### Exercise aim
Search the material below for the string "around" and copy each line where it appears.

### The data
★ ★ ★ ★ ★ ★ ★
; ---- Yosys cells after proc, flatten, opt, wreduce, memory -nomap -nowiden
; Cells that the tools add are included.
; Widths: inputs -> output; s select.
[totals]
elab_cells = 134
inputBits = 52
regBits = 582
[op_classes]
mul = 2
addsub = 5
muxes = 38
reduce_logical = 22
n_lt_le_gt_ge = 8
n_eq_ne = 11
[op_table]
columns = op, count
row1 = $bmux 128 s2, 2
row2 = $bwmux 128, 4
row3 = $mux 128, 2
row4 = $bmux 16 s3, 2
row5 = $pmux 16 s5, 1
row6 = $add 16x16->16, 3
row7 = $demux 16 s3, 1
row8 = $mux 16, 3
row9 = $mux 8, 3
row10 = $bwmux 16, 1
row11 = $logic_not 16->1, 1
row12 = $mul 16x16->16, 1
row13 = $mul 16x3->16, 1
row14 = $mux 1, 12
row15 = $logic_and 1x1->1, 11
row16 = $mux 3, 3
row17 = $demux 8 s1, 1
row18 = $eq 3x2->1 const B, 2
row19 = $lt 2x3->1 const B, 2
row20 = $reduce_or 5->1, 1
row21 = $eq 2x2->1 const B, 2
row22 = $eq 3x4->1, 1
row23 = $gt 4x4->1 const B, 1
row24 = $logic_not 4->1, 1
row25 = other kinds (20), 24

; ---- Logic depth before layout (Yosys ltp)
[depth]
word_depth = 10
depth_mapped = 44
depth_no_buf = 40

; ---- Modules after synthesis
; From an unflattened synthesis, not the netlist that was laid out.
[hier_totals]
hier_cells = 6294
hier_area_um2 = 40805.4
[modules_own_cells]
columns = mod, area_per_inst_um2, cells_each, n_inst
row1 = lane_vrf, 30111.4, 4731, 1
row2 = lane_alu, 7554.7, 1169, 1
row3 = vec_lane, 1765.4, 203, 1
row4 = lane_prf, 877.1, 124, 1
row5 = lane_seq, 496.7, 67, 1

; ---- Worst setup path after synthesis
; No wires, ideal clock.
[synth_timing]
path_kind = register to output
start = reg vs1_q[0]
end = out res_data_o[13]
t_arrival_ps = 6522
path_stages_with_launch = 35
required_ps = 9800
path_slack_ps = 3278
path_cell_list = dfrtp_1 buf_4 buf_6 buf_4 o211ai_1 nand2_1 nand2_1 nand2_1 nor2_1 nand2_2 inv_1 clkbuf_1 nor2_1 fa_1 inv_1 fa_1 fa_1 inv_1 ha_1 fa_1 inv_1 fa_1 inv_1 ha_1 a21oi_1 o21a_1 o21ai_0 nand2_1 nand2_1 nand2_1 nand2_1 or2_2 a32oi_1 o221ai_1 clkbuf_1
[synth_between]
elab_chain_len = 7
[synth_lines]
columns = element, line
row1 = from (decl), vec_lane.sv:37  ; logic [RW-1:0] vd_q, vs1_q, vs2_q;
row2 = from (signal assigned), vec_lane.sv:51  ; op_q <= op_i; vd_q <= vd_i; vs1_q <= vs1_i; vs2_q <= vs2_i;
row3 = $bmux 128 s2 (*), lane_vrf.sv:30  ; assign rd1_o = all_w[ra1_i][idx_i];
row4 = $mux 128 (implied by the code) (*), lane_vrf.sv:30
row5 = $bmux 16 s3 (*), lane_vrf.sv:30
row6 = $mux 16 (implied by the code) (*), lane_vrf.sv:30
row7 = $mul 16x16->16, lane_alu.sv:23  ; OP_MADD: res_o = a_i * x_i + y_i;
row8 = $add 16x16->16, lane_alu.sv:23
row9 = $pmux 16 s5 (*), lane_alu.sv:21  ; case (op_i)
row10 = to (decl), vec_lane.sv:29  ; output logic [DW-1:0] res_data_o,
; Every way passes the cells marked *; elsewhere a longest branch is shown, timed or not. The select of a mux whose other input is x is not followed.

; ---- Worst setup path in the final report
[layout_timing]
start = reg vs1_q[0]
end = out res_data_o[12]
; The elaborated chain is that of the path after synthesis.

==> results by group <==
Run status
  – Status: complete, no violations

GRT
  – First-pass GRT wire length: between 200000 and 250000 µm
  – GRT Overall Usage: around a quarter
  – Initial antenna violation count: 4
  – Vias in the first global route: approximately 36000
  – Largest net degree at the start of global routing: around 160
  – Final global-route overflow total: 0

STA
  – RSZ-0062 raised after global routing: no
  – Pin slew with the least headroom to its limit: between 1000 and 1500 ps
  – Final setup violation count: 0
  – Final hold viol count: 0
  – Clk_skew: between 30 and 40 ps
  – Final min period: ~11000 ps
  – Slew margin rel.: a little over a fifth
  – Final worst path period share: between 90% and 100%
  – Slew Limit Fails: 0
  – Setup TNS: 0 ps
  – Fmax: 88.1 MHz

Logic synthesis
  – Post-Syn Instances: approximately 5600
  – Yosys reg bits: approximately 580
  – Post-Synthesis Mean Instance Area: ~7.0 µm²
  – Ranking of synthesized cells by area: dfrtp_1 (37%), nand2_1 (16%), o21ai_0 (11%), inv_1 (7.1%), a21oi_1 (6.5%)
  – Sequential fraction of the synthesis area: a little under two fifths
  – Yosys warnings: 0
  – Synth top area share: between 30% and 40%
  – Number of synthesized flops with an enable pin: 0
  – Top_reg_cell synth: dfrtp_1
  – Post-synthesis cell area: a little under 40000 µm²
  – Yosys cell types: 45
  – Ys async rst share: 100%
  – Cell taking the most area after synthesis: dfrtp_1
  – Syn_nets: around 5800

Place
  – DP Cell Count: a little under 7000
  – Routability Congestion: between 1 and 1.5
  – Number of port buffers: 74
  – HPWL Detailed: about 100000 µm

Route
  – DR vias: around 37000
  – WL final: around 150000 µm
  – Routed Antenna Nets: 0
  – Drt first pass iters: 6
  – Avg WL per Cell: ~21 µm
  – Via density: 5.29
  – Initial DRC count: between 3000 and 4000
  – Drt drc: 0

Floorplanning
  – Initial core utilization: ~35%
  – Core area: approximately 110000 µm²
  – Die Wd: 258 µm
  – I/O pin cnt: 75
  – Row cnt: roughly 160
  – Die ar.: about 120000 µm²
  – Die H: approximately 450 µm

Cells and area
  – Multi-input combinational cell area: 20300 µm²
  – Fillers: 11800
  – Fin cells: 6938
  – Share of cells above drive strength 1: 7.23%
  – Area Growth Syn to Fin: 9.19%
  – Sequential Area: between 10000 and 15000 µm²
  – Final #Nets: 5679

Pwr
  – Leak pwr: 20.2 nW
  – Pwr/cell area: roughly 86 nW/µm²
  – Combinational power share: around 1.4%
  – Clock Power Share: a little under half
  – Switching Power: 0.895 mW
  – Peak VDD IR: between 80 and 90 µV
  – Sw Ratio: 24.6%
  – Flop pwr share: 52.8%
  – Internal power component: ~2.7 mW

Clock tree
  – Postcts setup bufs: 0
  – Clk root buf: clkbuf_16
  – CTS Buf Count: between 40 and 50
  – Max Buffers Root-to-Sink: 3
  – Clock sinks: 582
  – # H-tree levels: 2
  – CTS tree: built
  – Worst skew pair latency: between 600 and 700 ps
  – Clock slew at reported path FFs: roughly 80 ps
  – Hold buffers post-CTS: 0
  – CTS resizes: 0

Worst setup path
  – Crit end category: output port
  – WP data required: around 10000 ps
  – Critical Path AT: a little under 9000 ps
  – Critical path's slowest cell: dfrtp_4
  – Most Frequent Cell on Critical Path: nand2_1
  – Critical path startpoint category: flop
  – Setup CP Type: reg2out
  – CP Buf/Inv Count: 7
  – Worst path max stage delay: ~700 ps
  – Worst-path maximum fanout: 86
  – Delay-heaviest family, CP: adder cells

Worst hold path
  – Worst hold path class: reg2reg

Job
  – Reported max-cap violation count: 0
**config.mk**
```make
export PLATFORM = sky130hd
export DESIGN_NAME = chunk_i2c_master
export DESIGN_NICKNAME = d
export VERILOG_FILES = /design/src/rtl/chunk_i2c_master.sv
export SDC_FILE = /design/constraint.sdc
export NUM_CORES = 1
export LEC_CHECK = 0
export ABC_CLOCK_PERIOD_IN_PS = 7910
export BUFFER_PORTS_ARGS = -buffer_cell sky130_fd_sc_hd__buf_2
export CAP_MARGIN = 20
export CORE_ASPECT_RATIO = 1.5
export CORE_MARGIN = 10
export CORE_UTILIZATION = 35
export CTS_CLUSTER_SIZE = 20
export DETAILED_ROUTE_END_ITERATION = 8
export GPL_ROUTABILITY_DRIVEN = 0
export GPL_TIMING_DRIVEN = 0
export PLACE_DENSITY = 0.49
export SETUP_SLACK_MARGIN = 0.1
export SLEW_MARGIN = 30
export SYNTH_ARGS = -nofsm -noshare
export SYNTH_HDL_FRONTEND = slang
export SYNTH_SLANG_ARGS = --single-unit
```
**constraint.sdc**
```tcl
create_clock -name clk -period 7.91 [get_ports clk]
set_input_delay 1.582 -clock clk [delete_from_list [all_inputs] [get_ports clk]]
set_output_delay 1.582 -clock clk [all_outputs]
set_load 0.02 [all_outputs]
```
### src/rtl/serint_status_map.sv
module serint_status_map
   import serint_pkg::*;
#(
   parameter int NUM_CH = 2
) (
   input  logic [NUM_CH-1:0]   rx_pend_i,
   input  logic [NUM_CH-1:0]   tx_pend_i,
   output logic [STATUS_W-1:0] status_o
);

   always_comb begin
      status_o = '0;
      for (int c = 0; c < NUM_CH; c++) begin
         status_o[rx_bit(c)] = rx_pend_i[c];
         status_o[tx_bit(c)] = tx_pend_i[c];
      end
   end

endmodule

### src/rtl/serint_irq_ctrl.sv
module serint_irq_ctrl
   import serint_pkg::*;
#(
   parameter int NUM_CH         = 2,
   parameter bit IRQ_REGISTERED = 1'b1
) (
   input  logic                  clk,
   input  logic                  rst_n,
   input  logic [NUM_CH-1:0]     rx_set_i,
   input  logic [NUM_CH-1:0]     rx_clr_i,
   input  logic [NUM_CH-1:0]     tx_set_i,
   input  logic [NUM_CH-1:0]     tx_clr_i,
   input  logic [NUM_CH-1:0]     mie_i,
   input  logic [NUM_CH-1:0]     txe_i,
   input  logic [2*NUM_CH-1:0]   rx_mode_i,
   input  logic [NUM_CH-1:0]     brk_en_i,
   input  logic [NUM_CH-1:0]     brk_stat_i,
   output logic [STATUS_W-1:0]   pend_status_o,
   output logic                  irq_o
);

   localparam int MODE_W = 2;

   if (NUM_CH != 2) begin : g_bad_ch
      $error("serint_irq_ctrl: the status byte layout holds exactly two channels");
   end

   logic [NUM_CH-1:0] rx_pend;
   logic [NUM_CH-1:0] tx_pend;
   logic [NUM_CH-1:0] chan_req;
   logic              any_req;

   for (genvar c = 0; c < NUM_CH; c++) begin : g_chan
      chan_cfg_t cfg;

      assign cfg.mie    = mie_i[c];
      assign cfg.txe    = txe_i[c];
      assign cfg.rxm    = rx_mode_e'(rx_mode_i[c*MODE_W +: MODE_W]);
      assign cfg.brk_en = brk_en_i[c];
      assign cfg.brk    = brk_stat_i[c];

      serint_pend_flag u_rx_flag (
         .clk    (clk),
         .rst_n  (rst_n),
         .set_i  (rx_set_i[c]),
         .clr_i  (rx_clr_i[c]),
         .flag_o (rx_pend[c])
      );

      serint_pend_flag u_tx_flag (
         .clk    (clk),
         .rst_n  (rst_n),
         .set_i  (tx_set_i[c]),
         .clr_i  (tx_clr_i[c]),
         .flag_o (tx_pend[c])
      );

      serint_chan_req u_req (
         .cfg_i     (cfg),
         .rx_pend_i (rx_pend[c]),
         .tx_pend_i (tx_pend[c]),
         .req_o     (chan_req[c])
      );
   end

   serint_status_map #(.NUM_CH(NUM_CH)) u_status (
      .rx_pend_i (rx_pend),
      .tx_pend_i (tx_pend),
      .status_o  (pend_status_o)
   );

   assign any_req = |chan_req;

   if (IRQ_REGISTERED) begin : g_irq_reg
      logic irq_q;

      always_ff @(posedge clk or negedge rst_n) begin
         if (!rst_n)
            irq_q <= 1'b0;
         else
            irq_q <= any_req;
      end

      assign irq_o = irq_q;

      // no master enable anywhere -> line low one cycle later
      a_r1_master_gate : assert property (@(posedge clk) disable iff (!rst_n)
         (mie_i == '0) |=> !irq_o);

      // any channel request shows on the line one cycle later
      a_r8_irq_rises : assert property (@(posedge clk) disable iff (!rst_n)
         (|chan_req) |=> irq_o);

      // no request -> line drops one cycle later
      a_r8_irq_falls : assert property (@(posedge clk) disable iff (!rst_n)
         !(|chan_req) |=> !irq_o);
   end else begin : g_irq_comb
      assign irq_o = any_req;
   end

   // without any pulse the status byte is unchanged
   a_r6_status_stable : assert property (@(posedge clk) disable iff (!rst_n)
      (rx_set_i == '0 && rx_clr_i == '0 && tx_set_i == '0 && tx_clr_i == '0)
      |=> $stable(pend_status_o));

endmodule
==> src/rtl/msgchk_pkg.sv <==
// Shared types for the serial message checker.
// Assumes nothing beyond the receive-state encoding it defines.
package msgchk_pkg;

    typedef enum logic [1:0] {
        ST_IDLE = 2'd0,   // hunting for a start bit
        ST_LEN  = 2'd1,   // shifting in the length field
        ST_DATA = 2'd2,   // shifting in payload words
        ST_CHK  = 2'd3    // shifting in the check word
    } rx_state_e;

endpackage

==> src/rtl/msgchk_shifter.sv <==
// Serial-to-parallel shifter, most significant bit first.
// It holds the last W-1 accepted bits. The word that would be complete
// if bit_in were accepted this cycle is shown combinationally on
// next_word, so the controller can capture a word on its final bit.
// Assumes W >= 2.
module msgchk_shifter #(
    parameter int W = 32
) (
    input  logic         clk,
    input  logic         rst_n,
    input  logic         shift_en,
    input  logic         bit_in,
    output logic [W-1:0] next_word
);

    logic [W-2:0] hist_q;

    // Form the candidate word from the history and the incoming bit.
    always_comb begin
        next_word = {hist_q, bit_in};
    end

    // Shift accepted bits into the history register.
    always_ff @(posedge clk) begin
        if (!rst_n) begin
            hist_q <= '0;
        end else if (shift_en) begin
            hist_q <= next_word[W-2:0];
        end
    end

endmodule

==> src/rtl/msgchk_parity.sv <==
// Column parity accumulator: a running XOR over the payload words.
// It is cleared while no message is in progress.
// Assumes clr and acc_en are not both requested for one word.
module msgchk_parity #(
    parameter int W = 32
) (
    input  logic         clk,
    input  logic         rst_n,
    input  logic         clr,
    input  logic         acc_en,
    input  logic [W-1:0] word_in,
    output logic [W-1:0] acc
);

    // Clear the accumulator, or fold in one more word.
    always_ff @(posedge clk) begin
        if (!rst_n) begin
            acc <= '0;
        end else if (clr) begin
            acc <= '0;
        end else if (acc_en) begin
            acc <= acc ^ word_in;
        end
    end

endmodule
★ ★ ★ ★ ★ ★ ★
### Answer
  – GRT Overall Usage: around a quarter
  – Largest net degree at the start of global routing: around 160
  – Syn_nets: around 5800
  – DR vias: around 37000
  – WL final: around 150000 µm
  – Combinational power share: around 1.4%
  – WP data required: around 10000 ps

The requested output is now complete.